* **WHAT THE TASK REQUIRES**:
Only lines containing "reset" are wanted from the data below. Copy those lines.

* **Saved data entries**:
***

$ cat src/uotg_status_irq.sv
// OTG event flags, enables, line and VBUS status, one interrupt output.
// Assumes all inputs are synchronous to core_clk and an Avalon-MM master.
`timescale 1ns/1ps
`include "uotg_regs.svh"

module uotg_status_irq #(
  parameter int unsigned MS_CYCLES = `UOTG_TICK_NS / `UOTG_CLK_NS
) (
  // Clock and reset
  input  wire logic        core_clk,
  input  wire logic        srst,
  // Avalon-MM slave
  input  wire logic [3:0]  avs_address,
  input  wire logic        avs_read,
  input  wire logic        avs_write,
  input  wire logic [31:0] avs_writedata,
  input  wire logic [3:0]  avs_byteenable,
  output logic [31:0]      avs_readdata,
  output logic             avs_waitrequest,
  // Cable, line and comparators
  input  wire logic        cable_id_pin,
  input  wire logic        se0_line,
  input  wire logic        j_line_indication,
  input  wire logic        vbus_sess_valid,
  input  wire logic        vbus_sess_end,
  input  wire logic        vbus_a_valid,
  input  wire logic        bus_suspended,
  // Interrupt
  output logic             otg_irq
);
  import uotg_pkg::*;

  // ****************************************
  // Parameter checks
  // ****************************************
  // The counters are fixed width, so the period must fit and leave room
  // for the terminal count compare.
  if (MS_CYCLES < 2 || MS_CYCLES >= (1 << `UOTG_CNT_W)) begin : g_bad_ms
    $error("MS_CYCLES out of range");
  end

  localparam logic [`UOTG_CNT_W-1:0] LAST_CNT = `UOTG_CNT_W'(MS_CYCLES - 1);

  // ****************************************
  // Helpers
  // ****************************************
  // Decodes a byte offset to one of the three register words.
  function automatic logic hit(input logic [3:0] addr, input logic [3:0] ofs);
    hit = (addr == ofs);
  endfunction : hit

  // Set wins over clear: a bit is kept unless written with one, and any
  // event in the same cycle sets it again.
  function automatic logic [7:0] w1c(input logic [7:0] cur,
                                     input logic [7:0] clr,
                                     input logic [7:0] set);
    logic [7:0] res;
    res = `UOTG_RST8;
    for (int i = 0; i < 8; i++) begin
      res[i] = (cur[i] & ~clr[i]) | set[i];
    end
    w1c = res & `UOTG_EVT_MASK;
  endfunction : w1c

  uotg_state_t st_reg;
  uotg_state_t st_next;

  logic       req;
  logic       accept;
  logic       wr_lane;
  logic [7:0] events;
  logic [7:0] clr;
  logic [7:0] status;
  logic [1:0] line_now;
  logic       line_moved;
  logic       pins_moved;

  // ****************************************
  // Next state
  // ****************************************
  always_comb begin
    st_next    = st_reg;
    req        = avs_read | avs_write;
    accept     = (st_reg.bus == UOTG_ACK);
    wr_lane    = (avs_byteenable & `UOTG_BE_LOW) != 4'h0;
    line_now   = {se0_line, j_line_indication};
    line_moved = (line_now != {st_reg.se0, st_reg.jst});
    pins_moved = line_moved | (cable_id_pin != st_reg.id)
               | (vbus_sess_valid != st_reg.sesv)
               | (vbus_sess_end != st_reg.send)
               | (vbus_a_valid != st_reg.avb);
    events     = `UOTG_RST8;
    clr        = `UOTG_RST8;

    // Samples of the pins; the first cycle after reset only primes them so
    // that a pin already high at reset raises no change event.
    st_next.primed = 1'b1;
    st_next.id     = cable_id_pin;
    st_next.sesv   = vbus_sess_valid;
    st_next.send   = vbus_sess_end;
    st_next.avb    = vbus_a_valid;
    st_next.se0    = se0_line;
    st_next.jst    = j_line_indication;

    if (st_reg.primed) begin
      events[`UOTG_B_ID]   = cable_id_pin != st_reg.id;
      events[`UOTG_B_SESV] = vbus_sess_end & ~st_reg.send;
      events[`UOTG_B_SEND] = vbus_sess_end != st_reg.send;
      events[`UOTG_B_AVB]  = vbus_sess_valid != st_reg.sesv;
      events[`UOTG_B_ACT]  = bus_suspended & pins_moved;
    end

    // Free-running millisecond timer.
    if (st_reg.tick_cnt == LAST_CNT) begin
      st_next.tick_cnt      = '0;
      events[`UOTG_B_TICK]  = 1'b1;
    end else begin
      st_next.tick_cnt = st_reg.tick_cnt + 1'b1;
    end

    // Line state stability: any movement restarts the window; reaching its
    // end marks the line stable and reports a new stable value once.
    if (line_moved) begin
      st_next.line_cnt    = '0;
      st_next.line_stable = 1'b0;
    end else if (!st_reg.line_stable) begin
      if (st_reg.line_cnt == LAST_CNT) begin
        st_next.line_stable = 1'b1;
        st_next.last_line   = line_now;
        events[`UOTG_B_LINE] = line_now != st_reg.last_line;
      end else begin
        st_next.line_cnt = st_reg.line_cnt + 1'b1;
      end
    end

    status = {st_reg.id, 1'b0, st_reg.line_stable, 1'b0,
              st_reg.sesv, st_reg.send, 1'b0, st_reg.avb} & `UOTG_STAT_MASK;

    // Bus slave: one wait cycle, then the answer stands for one edge.
    st_next.bus     = UOTG_IDLE;
    st_next.waitreq = 1'b1;
    if (req && !accept) begin
      st_next.bus     = UOTG_ACK;
      st_next.waitreq = 1'b0;
      st_next.rdata   = `UOTG_RST32;
      if (avs_read) begin
        if (hit(avs_address, `UOTG_OFS_FLAGS)) begin
          st_next.rdata[7:0] = st_reg.flags;
        end else if (hit(avs_address, `UOTG_OFS_ENABLES)) begin
          st_next.rdata[7:0] = st_reg.enables;
        end else if (hit(avs_address, `UOTG_OFS_STATUS)) begin
          st_next.rdata[7:0] = status;
        end
      end
    end

    // Writes take effect at the edge where waitrequest is seen low.
    if (accept && avs_write && wr_lane) begin
      if (hit(avs_address, `UOTG_OFS_FLAGS)) begin
        clr = avs_writedata[7:0];
      end
      if (hit(avs_address, `UOTG_OFS_ENABLES)) begin
        st_next.enables = avs_writedata[7:0] & `UOTG_EVT_MASK;
      end
    end

    st_next.flags = w1c(st_reg.flags, clr, events);
    st_next.irq   = |(st_next.flags & st_next.enables);

    if (srst) begin
      st_next             = '0;
      st_next.bus         = UOTG_IDLE;
      st_next.waitreq     = 1'b1;
    end
  end

  // ****************************************
  // State register
  // ****************************************
  always_ff @(posedge core_clk) begin
    st_reg <= st_next;
  end

  assign avs_readdata    = st_reg.rdata;
  assign avs_waitrequest = st_reg.waitreq;
  assign otg_irq         = st_reg.irq;
endmodule : uotg_status_irq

***

* **RESULT BELOW**:
  // Clock and reset
    // Samples of the pins; the first cycle after reset only primes them so
    // that a pin already high at reset raises no change event.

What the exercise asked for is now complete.